WHAT YOU HAVE TO DO: Of all the lines below, return only those starting with the line holding "li1: 31198 /" and going on through the line holding "worst hold slack (ns): 0.331 / 0.331 / 0.331", exactly as written.

--

From an optimization exercise on the open Yosys and OpenROAD flow, aimed at small area, a short achievable clock period and few clock cycles; shortcuts taken in it are not production practice.
Only simulation tests tie the RTL to the original design; equivalence was not proved.

==> flow/design.v <==
package hwcnn_pkg;
	typedef enum logic {
		CONV      = 1'b0,
		LOAD_BIAS = 1'b1
	} inst_op_e;
	typedef logic signed [8-1:0] data_t;
	typedef struct packed {
		inst_op_e                            op;
		logic [6-1:0]           feat_start;
		logic [5-1:0]            line_len;
		logic [5-1:0]            out_count;
		logic [$clog2(4)-1:0]   ker_idx;
		logic [$clog2(4)-1:0]  bias_idx;
		logic [$clog2(20)-1:0]     shift;
		logic                                relu;
		logic [5-1:0]            res_start;
	} conv_inst_t;
	typedef struct packed {
		inst_op_e                                                          op;
		logic [$clog2(4)-1:0]                                bias_idx;
		logic [32-1-$clog2(4)-20-1:0]  rsvd;
		logic signed [20-1:0]                                    imm;
	} bias_inst_t;
	typedef union packed {
		conv_inst_t conv;
		bias_inst_t bias;
	} inst_word_u;
	typedef logic [8:0][8-1:0] window_t;   
	typedef logic [8:0][8-1:0] kernel_t;
	typedef struct packed {
		logic signed [20-1:0]   bias;
		logic [$clog2(20)-1:0]  shift;
		logic                             relu;
	} pe_ctrl_t;
endpackage
package hwcnn_bus_pkg;
	typedef struct packed {
		logic                      psel;
		logic                      penable;
		logic                      pwrite;
		logic [12-1:0]  paddr;
		logic [32-1:0]  pwdata;
	} apb_req_t;
	typedef struct packed {
		logic                      pready;
		logic [32-1:0]  prdata;
		logic                      pslverr;
	} apb_rsp_t;
endpackage
`timescale 1ns/1ps
module apb_host_port (
	input  logic                                 clk,
	input  logic                                 arst_n,
	input  logic [12+32+2:0] apb_req,   
	output logic [32+1:0]             apb_rsp,   
	output logic                                 feat_wr_en,
	output logic [6-1:0]            feat_wr_addr,
	output logic [8-1:0]             feat_wr_data,
	output logic                                 ker_wr_en,
	output logic [$clog2(4*9)-1:0]  ker_wr_addr,
	output logic [8-1:0]             ker_wr_data,
	output logic [5-1:0]             res_rd_addr,
	input  logic [16-1:0]              res_rd_data
);
	localparam int KER_DEPTH = 4 * 9;
	logic [12-1:0] feat_off;
	logic [12-1:0] ker_off;
	logic [12-1:0] res_off;
	logic                     access;
	logic                     bad;
	logic                     rd_wait;   
	hwcnn_bus_pkg::apb_req_t  req;
	hwcnn_bus_pkg::apb_rsp_t  rsp;
	assign req     = apb_req;
	assign apb_rsp = rsp;
	assign access   = req.psel && req.penable;
	assign feat_off = req.paddr - 12'h000;   
	assign ker_off  = req.paddr - 12'h100;
	assign res_off  = req.paddr - 12'h200;
	assign bad = req.pwrite ? !(feat_off < (1 << 6) || ker_off < KER_DEPTH)
	                            : !(res_off < (1 << 5));
	assign feat_wr_en   = access && req.pwrite && (feat_off < (1 << 6));
	assign feat_wr_addr = feat_off[6-1:0];
	assign feat_wr_data = req.pwdata[8-1:0];
	assign ker_wr_en    = access && req.pwrite && (ker_off < KER_DEPTH);
	assign ker_wr_addr  = ker_off[$clog2(KER_DEPTH)-1:0];
	assign ker_wr_data  = req.pwdata[8-1:0];
	assign res_rd_addr  = res_off[5-1:0];
	always_ff @(posedge clk or negedge arst_n) begin
		if (!arst_n)
			rd_wait <= 1'b0;
		else
			rd_wait <= access && !req.pwrite && !bad && !rd_wait;
	end
	always_comb begin
		rsp.pready  = access && (req.pwrite || bad || rd_wait);
		rsp.pslverr = access && bad;
		rsp.prdata  = rd_wait ? 32'($signed(res_rd_data)) : '0;
	end
endmodule
`timescale 1ns/1ps
module topcontrol (
	input  logic                               clk,
	input  logic                               arst_n,
	input  logic [32-1:0]           instruct,
	input  logic                               inst_empty,
	output logic                               inst_req,
	output logic [2:0][6-1:0]     col_addr,
	output logic                               col_valid,
	output logic [$clog2(4)-1:0]  ker_idx,
	output logic [20+$clog2(20):0] pe_ctrl,   
	output logic                               job_start,
	output logic [5-1:0]           res_start,
	output logic [5-1:0]           out_count,
	input  logic                               job_done,
	output logic                               busy
);
	typedef enum logic [2:0] {
		ST_IDLE,
		ST_REQ,
		ST_FETCH,   
		ST_RUN,
		ST_DRAIN    
	} state_e;
	state_e                          state;
	hwcnn_pkg::inst_word_u                      inst_w;
	hwcnn_pkg::conv_inst_t                      conv_q;
	logic signed [20-1:0]  bias_rf [4];
	logic [5:0]          col_cnt;
	assign inst_w    = instruct;
	assign inst_req  = (state == ST_REQ);
	assign busy      = (state != ST_IDLE);   
	assign col_valid = (state == ST_RUN);
	always_ff @(posedge clk or negedge arst_n) begin
		if (!arst_n) begin
			state     <= ST_IDLE;
			col_cnt   <= '0;
			job_start <= 1'b0;
		end else begin
			job_start <= 1'b0;
			case (state)
				ST_IDLE: begin
					if (!inst_empty)
						state <= ST_REQ;
				end
				ST_REQ: state <= ST_FETCH;
				ST_FETCH: begin
					if (inst_w.conv.op == hwcnn_pkg::CONV) begin
						state     <= ST_RUN;
						col_cnt   <= '0;
						job_start <= 1'b1;
					end else begin
						state <= ST_IDLE;
					end
				end
				ST_RUN: begin
					col_cnt <= col_cnt + 1'b1;
					if (col_cnt == conv_q.out_count + 1'b1)   
						state <= ST_DRAIN;
				end
				ST_DRAIN: begin
					if (job_done)
						state <= ST_IDLE;
				end
				default: state <= ST_IDLE;
			endcase
		end
	end
	always_ff @(posedge clk) begin
		if (state == ST_FETCH && inst_w.conv.op == hwcnn_pkg::CONV)
			conv_q <= inst_w.conv;
	end
	always_ff @(posedge clk or negedge arst_n) begin
		if (!arst_n) begin
			for (int i = 0; i < 4; i++)
				bias_rf[i] <= '0;
		end else if (state == ST_FETCH && inst_w.bias.op == hwcnn_pkg::LOAD_BIAS) begin
			bias_rf[inst_w.bias.bias_idx] <= inst_w.bias.imm;
		end
	end
	always_comb begin
		for (int r = 0; r < 3; r++)
			col_addr[r] = 6'(conv_q.feat_start + r * conv_q.line_len + col_cnt);
	end
	assign ker_idx   = conv_q.ker_idx;
	assign res_start = conv_q.res_start;
	assign out_count = conv_q.out_count;
	assign pe_ctrl = {bias_rf[conv_q.bias_idx], conv_q.shift, conv_q.relu};
endmodule
`timescale 1ns/1ps
module kernel_buffer (
	input  logic                                 clk,
	input  logic                                 ker_wr_en,
	input  logic [$clog2(4*9)-1:0]  ker_wr_addr,
	input  logic [8-1:0]             ker_wr_data,
	input  logic [$clog2(4)-1:0]    ker_idx,
	output logic [8:0][8-1:0]  kernel
);
	logic signed [8-1:0] ker_mem [0:4*9-1];   
	always_ff @(posedge clk) begin
		if (ker_wr_en)
			ker_mem[ker_wr_addr] <= ker_wr_data;
	end
	always_ff @(posedge clk) begin
		for (int t = 0; t < 9; t++)
			kernel[t] <= ker_mem[ker_idx * 9 + t];
	end
endmodule
`timescale 1ns/1ps
module feature_window (
	input  logic                            clk,
	input  logic                            arst_n,
	input  logic                            feat_wr_en,
	input  logic [6-1:0]       feat_wr_addr,
	input  logic [8-1:0]        feat_wr_data,
	input  logic [2:0][6-1:0]  col_addr,
	input  logic                            col_valid,
	output logic [8:0][8-1:0]  window,   
	output logic                            window_valid
);
	logic signed [8-1:0] feat_mem [0:(1<<6)-1];
	logic [2:0][8-1:0] rd_col;      
	logic [2:0][2:0][8-1:0] shift_col;   
	logic              rd_valid;
	logic [1:0]        col_cnt;
	always_ff @(posedge clk) begin
		if (feat_wr_en)
			feat_mem[feat_wr_addr] <= feat_wr_data;
		if (col_valid) begin
			for (int r = 0; r < 3; r++)
				rd_col[r] <= feat_mem[col_addr[r]];
		end
		if (rd_valid)
			shift_col <= {rd_col, shift_col[2:1]};
	end
	always_ff @(posedge clk or negedge arst_n) begin
		if (!arst_n) begin
			rd_valid     <= 1'b0;
			col_cnt      <= '0;
			window_valid <= 1'b0;
		end else begin
			rd_valid     <= col_valid;
			window_valid <= rd_valid && (col_cnt == 2'd2);   
			if (!rd_valid)
				col_cnt <= '0;
			else if (col_cnt != 2'd2)
				col_cnt <= col_cnt + 1'b1;
		end
	end
	always_comb begin
		for (int r = 0; r < 3; r++)
			for (int c = 0; c < 3; c++)
				window[r*3 + c] = shift_col[c][r];
	end
endmodule
`timescale 1ns/1ps
module conv_pe_core (
	input  logic                            clk,
	input  logic                            arst_n,
	input  logic [8:0][8-1:0]  window,   
	input  logic                            window_valid,
	input  logic [8:0][8-1:0]  kernel,
	input  logic [20+$clog2(20):0] pe_ctrl,   
	output logic signed [16-1:0]  result,
	output logic                            result_valid
);
	localparam int PROD_W  = 2 * 8;
	localparam int SUM_W   = 20 + 1;   
	localparam int RES_MAX = (1 << (16 - 1)) - 1;
	localparam int RES_MIN = -(1 << (16 - 1));
	logic signed [PROD_W-1:0]        prod_q [9];
	hwcnn_pkg::pe_ctrl_t                        ctrl_s1;
	hwcnn_pkg::pe_ctrl_t                        ctrl_s2;
	logic                            valid_s1;
	logic                            valid_s2;
	logic signed [SUM_W-1:0]         sum_d;
	logic signed [SUM_W-1:0]         sum_q;
	logic signed [SUM_W-1:0]         shifted;
	logic signed [16-1:0]  res_d;
	always_comb begin
		sum_d = SUM_W'($signed(ctrl_s1.bias));
		for (int i = 0; i < 9; i++)
			sum_d = sum_d + SUM_W'(prod_q[i]);
	end
	always_comb begin
		shifted = sum_q >>> ctrl_s2.shift;
		if (ctrl_s2.relu && shifted < 0)
			res_d = '0;
		else if (shifted > RES_MAX)
			res_d = 16'(RES_MAX);
		else if (shifted < RES_MIN)
			res_d = 16'(RES_MIN);
		else
			res_d = 16'(shifted);
	end
	always_ff @(posedge clk) begin
		for (int i = 0; i < 9; i++)
			prod_q[i] <= $signed(window[i]) * $signed(kernel[i]);   
		ctrl_s1 <= hwcnn_pkg::pe_ctrl_t'(pe_ctrl);
		sum_q   <= sum_d;   
		ctrl_s2 <= ctrl_s1;
		result  <= res_d;   
	end
	always_ff @(posedge clk or negedge arst_n) begin
		if (!arst_n) begin
			valid_s1     <= 1'b0;
			valid_s2     <= 1'b0;
			result_valid <= 1'b0;
		end else begin
			valid_s1     <= window_valid;
			valid_s2     <= valid_s1;
			result_valid <= valid_s2;
		end
	end
endmodule
`timescale 1ns/1ps
module write2control (
	input  logic                            clk,
	input  logic                            arst_n,
	input  logic                            job_start,
	input  logic [5-1:0]        res_start,
	input  logic [5-1:0]        out_count,
	input  logic signed [16-1:0]  result,
	input  logic                            result_valid,
	input  logic [5-1:0]        res_rd_addr,
	output logic [16-1:0]         res_rd_data,
	output logic                            job_done
);
	logic [16-1:0]   res_mem [0:(1<<5)-1];
	logic [5-1:0]  wr_addr;
	logic [5-1:0]  remain;   
	assign job_done = result_valid && (remain == 5'(1));
	always_ff @(posedge clk or negedge arst_n) begin
		if (!arst_n) begin
			wr_addr <= '0;
			remain  <= '0;
		end else if (job_start) begin
			wr_addr <= res_start;
			remain  <= out_count;
		end else if (result_valid) begin
			wr_addr <= wr_addr + 1'b1;
			remain  <= remain - 1'b1;
		end
	end
	always_ff @(posedge clk) begin
		if (result_valid)
			res_mem[wr_addr] <= result;
		res_rd_data <= res_mem[res_rd_addr];
	end
endmodule
`timescale 1ns/1ps
module hwcnn_top (
	input  logic                        clk,
	input  logic                        arst_n,
	input  logic                        apb_psel,
	input  logic                        apb_penable,
	input  logic                        apb_pwrite,
	input  logic [12-1:0]    apb_paddr,
	input  logic [32-1:0]    apb_pwdata,
	output logic                        apb_pready,
	output logic [32-1:0]    apb_prdata,
	output logic                        apb_pslverr,
	input  logic [32-1:0]    instruct,
	input  logic                        inst_empty,
	output logic                        inst_req,
	output logic                        busy
);
	hwcnn_bus_pkg::apb_req_t                 apb_req;
	hwcnn_bus_pkg::apb_rsp_t                 apb_rsp;
	assign apb_req.psel    = apb_psel;
	assign apb_req.penable = apb_penable;
	assign apb_req.pwrite  = apb_pwrite;
	assign apb_req.paddr   = apb_paddr;
	assign apb_req.pwdata  = apb_pwdata;
	assign apb_pready      = apb_rsp.pready;
	assign apb_prdata      = apb_rsp.prdata;
	assign apb_pslverr     = apb_rsp.pslverr;
	logic                                    feat_wr_en;
	logic [6-1:0]               feat_wr_addr;
	logic [8-1:0]                feat_wr_data;
	logic                                    ker_wr_en;
	logic [$clog2(4*9)-1:0]     ker_wr_addr;
	logic [8-1:0]                ker_wr_data;
	logic [5-1:0]                res_rd_addr;
	logic [16-1:0]                 res_rd_data;
	logic [2:0][6-1:0]          col_addr;
	logic                                    col_valid;
	logic [$clog2(4)-1:0]       ker_idx;
	hwcnn_pkg::pe_ctrl_t                                pe_ctrl;
	logic                                    job_start;
	logic [5-1:0]                res_start;
	logic [5-1:0]                out_count;
	logic                                    job_done;
	hwcnn_pkg::window_t                                 window;
	logic                                    window_valid;
	hwcnn_pkg::kernel_t                                 kernel;
	logic signed [16-1:0]          result;
	logic                                    result_valid;
	apb_host_port hport (.*);
	topcontrol tctrl (.*);
	kernel_buffer kbuf (.*);
	feature_window fwin (.*);
	conv_pe_core pec (.*);
	write2control w2c (.*);
endmodule
==> flow/run.sh <==
#!/bin/bash
# synth_recipe.tcl (not shown) runs the flow's synth.tcl, then flattens the netlist and writes it again
# the make line also repeats each setting of config.mk as NAME=value (left out here)
make -C /OpenROAD-flow-scripts/flow DESIGN_CONFIG=/design/flow/config.mk WORK_HOME=/design/flow/orfs CLKGATE_MAP_FILE= SYNTH_SCRIPT=/design/flow/synth_recipe.tcl finish
==> flow/config.mk <==
export PLATFORM = sky130hd
export DESIGN_NAME = hwcnn_top
export DESIGN_NICKNAME = hwcnn_top
export VERILOG_FILES = /design/flow/design.v
export SDC_FILE = /design/flow/constraint.sdc
export NUM_CORES = 4
export LEC_CHECK = 0
export CAP_MARGIN = 20
export CORE_MARGIN = 2
export CORE_UTILIZATION = 40
export SLEW_MARGIN = 20
==> flow/constraint.sdc <==
create_clock -name core_clock -period 7.0 [get_ports {clk}]
set_input_delay 1.4000 -clock core_clock [delete_from_list [all_inputs] [get_ports {clk}]]
set_output_delay 1.4000 -clock core_clock [all_outputs]
set_load 0.01 [all_outputs]
==> flow_summary_export.csv <==
group,metric,value,unit
run_status,status,"finished clean",
critical_path,slowest_delay,0.64,ns
grt,grt_usage,25.3,%
clock_network,holdBufCountCts,0,
floorplan,start_util,40.1,%
logic_synthesis,synth.area.top_cells,"edfxtp_1 (39%), fa_1 (12%), mux4_2 (11%)",
timing,fin_crit,5.77,ns
logic_synthesis,ys_seq_area_share,47.0,%
logic_synthesis,syn_area_per_cell,13.1,µm²
clock_network,cts_buffer_depth,3,
critical_path,rr_worst_depth,19,
route,topRoutingLayerUsed,"met5",
clock_network,post_cts_buffers,0,
floorplan,die_x,530,µm
logic_synthesis,synth_ff_type,"edfxtp_1",
logic_synthesis,synth_cells,8426,
clock_network,clkTransAtPathRegs,0.06,ns
clock_network,ctsResizeCount,0,
timing,worstMarginPinSlew,1.20,ns
placed_design,routabilityCongestion,0.941,
route,wl_met3,37800,µm
logic_synthesis,synth_fp_nets,9462,
critical_path,cp_num_buf_inv,5,
placed_design,place_hpwl,242000,µm
clock_network,cts-root-buf,"clkbuf_16",
clock_network,cts_tree,"done",
grt,grt_overflow,0,
cells_and_area,layout.nets,9545,
critical_path,path_class,"flop to flop",
clock_network,clock_sinks,1848,
floorplan,coreArea,276000,µm²
critical_path,setup.worst_path.end_class,"flop",
logic_synthesis,yosysWarnings,8,
timing,rsz0062_at_grt,"no",
logic_synthesis,synth_top_cell_by_area,"edfxtp_1",
floorplan,rows,193,
critical_path,cp_max_fo,3,
critical_path,reg2reg_slack,1.23,ns
timing,whs,0.331,ns
cells_and_area,fillers,24654,
grt,grt_pass1_vias,74615,
hold_path,hold_path_depth,0,
critical_path,cp_slowest_cell,"o41ai_1",
timing,relSlewSlack,19.6,%
timing,finalSetupViolCount,0,
route,met1_length,138000,µm
hold_path,holdCritPathClass,"flop to flop",
grt,grt_pass1_wl,519000,µm
placed_design,dp_slack,1.33,ns
route,drc,0,
route,wire_per_inst,28.9,µm
logic_synthesis,synth_area,111000,µm²
critical_path,worstPathCellList,"inv_1 -> fa_1 -> inv_1 -> fa_1 -> fa_1 -> inv_1 -> fa_1 -> inv_1 -> fa_1 -> inv_1 -> fa_1 -> nor2b_1 -> o21ai_0 -> a211oi_1 -> a41oi_1 -> and3b_1 -> o41ai_1 -> mux2i_1 -> o2111ai_1",
timing,drv_slew,0,
cells_and_area,syn_to_final_growth,11.8,%
logic_synthesis,synth-seq-cells,1848,
logic_synthesis,synth_top_area_share,39.1,%
cells_and_area,layout-drive-gt1-share,16.1,%
floorplan,die_area,281000,µm²
route,firstDrtPassIters,8,
critical_path,crit_top_cell,"fa_1",
critical_path,critPathTopFamily,"adder cells",
timing,min_period_over_period,82.4,%
route,route.met2.wl,162000,µm
route,routed_via_density,6.02,
flow_run,drv_cap,0,
route,antenna_left,0,
grt,antenna_found_initial,34,
grt,grt_max_degree,110,
critical_path,start_kind,"flop",
clock_network,worstSkewPairLatency,0.89,ns
logic_synthesis,synthArstFlopShare,5.84,%
critical_path,crit_cells,19,
placed_design,dpl-instance-area,117000,µm²
route,finalWirelength,359000,µm
clock_network,cts-buffers-inserted,197,
route,vias,74673,
timing,max_freq,173,MHz
critical_path,worstPathRequired,7.68,ns
critical_path,crit_arrival,6.45,ns
cells_and_area,postLayoutCellArea,124000,µm²
timing,worst_slack,1.23,ns
timing,finClkSkew,0.0916,ns
logic_synthesis,synth.distinct_cells,80,
clock_network,htreeDepth,4,
floorplan,die_y,530,µm
timing,setup_tns,0,ns
logic_synthesis,synth-edff-count,1439,
placed_design,portBuffers,93,
route,drtIter0Drc,9798,
timing,hold_violations,0,
floorplan,io_pins,118,
==> synth_stat cells (54+ instances only) <==
cell,number
dfxtp_1,301
nand2_1,455
mux2_2,179
clkbuf_1,287
nand2b_1,105
ha_1,314
a22oi_1,240
fa_1,640
nand4_1,75
mux2i_1,265
nor2b_1,86
buf_1,73
a221oi_1,65
mux4_2,529
nand3_1,196
o21ai_0,244
o211ai_1,54
and2_1,384
edfxtp_1,1439
a211oi_1,113
buf_2,82
inv_1,830
dfrtp_1,108
nor2_1,304
xnor2_1,154
a22o_1,125
a21oi_1,239
and3_1,93
==> flip-flops by register name, indices dropped and copies added, names as in the netlist, 2 cells and up <==
name and flops:
w2c.res_mem 512, pec.ctrl_s2 6, pec.result 16, tctrl.col_cnt 6, fwin.col_cnt 2, w2c.wr_addr 5, tctrl.state 3, tctrl.bias_rf 80
kbuf.ker_mem 288, fwin.feat_mem 512, pec.ctrl_s1 26, pec.sum_q 21, pec.prod_q 144, tctrl.conv_q 31, fwin.rd_col 24, w2c.remain 5
w2c.res_rd_data 16, kbuf.kernel 72, fwin.shift_col 72
==> layout make-up <==
class / count / area (µm²) / share of cell area [%]
diodes: 12 / 30.0 / 0.0243
clock buffers: 233 / 5140 / 4.15
clock inverters: 135 / 1750 / 1.42
inverters: 831 / 3120 / 2.52
multi-input cells: 5280 / 54000 / 43.7
flip-flops and latches: 1848 / 51900 / 42.0
well taps: 3705 / 4640 / 3.75
repair buffers: 351 / 3000 / 2.43
==> metal layers <==
layer / vias to the layer above / global-route usage [%]
li1: 31198 / -
met1: 38027 / 33.2
met2: 4406 / 39.1
met3: 1034 / 6.11
met4: 8 / 12.8
met5: - / 0
==> cells by family after synthesis <==
group,count (synthesis),share of synthesized area [%]
simple gates,1856,8.59
xor+xnor,182,1.46
mux,974,15.0
compound gates,1314,8.25
buf+inv,1298,4.59
fa+ha+maj,954,15.1
flops,1848,47.0
==> metrics by stage <==
stage | cells | util, %
2_1_floorplan | 8426 | -
3_3_place_gp | 12010 | 42.3
3_5_place_dp | 12012 | 42.3
4_1_cts | 12380 | 44.8
5_1_grt | 12386 | 44.8
6_report | 12395 | 44.8
==> placed cells by master (no fill, tap or decap), types with 105 or more instances in the layout <==
master     count
clkbuf_16    199
fa_1         637
dfxtp_1      300
xnor2_1      151
buf_4        255
mux4_2       529
a22o_1       125
nand2b_1     105
mux2i_1      265
nor2_1       261
edfxtp_1    1439
dfrtp_1      107
nand2_1      455
nand3_1      195
mux2_2       179
a21oi_1      238
ha_1         306
a22oi_1      240
inv_1        827
a211oi_1     113
o21ai_0      244
and2_1       376
==> path summary, 6_finish.rpt <==
kind,start,to
setup / recovery,pec.prod_q[8][2],pec.sum_q[19]
hold / removal,pec.ctrl_s1[4],pec.ctrl_s2[4]
setup reg to reg,pec.prod_q[8][2],pec.sum_q[19]
hold reg to reg,pec.ctrl_s1[4],pec.ctrl_s2[4]
max in group asynchronous,arst_n,tctrl.bias_rf[0][7]
min in group asynchronous,arst_n,tctrl.state[1]
Testbench counts, summed over its fixed seeds: cycles 36,197.

[afterwards: timing with drivers on the ports]
The results above use ideal ports. As a check the final layout listed here was re-extracted and re-timed, cells and wires unchanged. Step 1 sets driving cells, clkbuf_16 on the clock port and buf_2 on the other inputs (assumed; they add their load-dependent delay and slew). Step 2 also shifts input and output timing later by t, the mid clock arrival at the registers, as if the neighbouring blocks saw the same clock. Slacks: no drivers / after step 1 / after step 2; pairs: no drivers / after step 1.
t, ns: 0.934
setup WS [ns]: 1.235 / 1.235 / 1.235
worst hold slack (ns): 0.331 / 0.331 / 0.331
worst setup path after step 2: register to register
pins driven straight from the clock port: 1
After both steps this run still meets setup and hold. For this run, drivers alone change the setup slack by 0.000 ns; drivers and shift together by 0.000 ns.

--

REPLY:
li1: 31198 / -
met1: 38027 / 33.2
met2: 4406 / 39.1
met3: 1034 / 6.11
met4: 8 / 12.8
met5: - / 0
==> cells by family after synthesis <==
group,count (synthesis),share of synthesized area [%]
simple gates,1856,8.59
xor+xnor,182,1.46
mux,974,15.0
compound gates,1314,8.25
buf+inv,1298,4.59
fa+ha+maj,954,15.1
flops,1848,47.0
==> metrics by stage <==
stage | cells | util, %
2_1_floorplan | 8426 | -
3_3_place_gp | 12010 | 42.3
3_5_place_dp | 12012 | 42.3
4_1_cts | 12380 | 44.8
5_1_grt | 12386 | 44.8
6_report | 12395 | 44.8
==> placed cells by master (no fill, tap or decap), types with 105 or more instances in the layout <==
master     count
clkbuf_16    199
fa_1         637
dfxtp_1      300
xnor2_1      151
buf_4        255
mux4_2       529
a22o_1       125
nand2b_1     105
mux2i_1      265
nor2_1       261
edfxtp_1    1439
dfrtp_1      107
nand2_1      455
nand3_1      195
mux2_2       179
a21oi_1      238
ha_1         306
a22oi_1      240
inv_1        827
a211oi_1     113
o21ai_0      244
and2_1       376
==> path summary, 6_finish.rpt <==
kind,start,to
setup / recovery,pec.prod_q[8][2],pec.sum_q[19]
hold / removal,pec.ctrl_s1[4],pec.ctrl_s2[4]
setup reg to reg,pec.prod_q[8][2],pec.sum_q[19]
hold reg to reg,pec.ctrl_s1[4],pec.ctrl_s2[4]
max in group asynchronous,arst_n,tctrl.bias_rf[0][7]
min in group asynchronous,arst_n,tctrl.state[1]
Testbench counts, summed over its fixed seeds: cycles 36,197.

[afterwards: timing with drivers on the ports]
The results above use ideal ports. As a check the final layout listed here was re-extracted and re-timed, cells and wires unchanged. Step 1 sets driving cells, clkbuf_16 on the clock port and buf_2 on the other inputs (assumed; they add their load-dependent delay and slew). Step 2 also shifts input and output timing later by t, the mid clock arrival at the registers, as if the neighbouring blocks saw the same clock. Slacks: no drivers / after step 1 / after step 2; pairs: no drivers / after step 1.
t, ns: 0.934
setup WS [ns]: 1.235 / 1.235 / 1.235
worst hold slack (ns): 0.331 / 0.331 / 0.331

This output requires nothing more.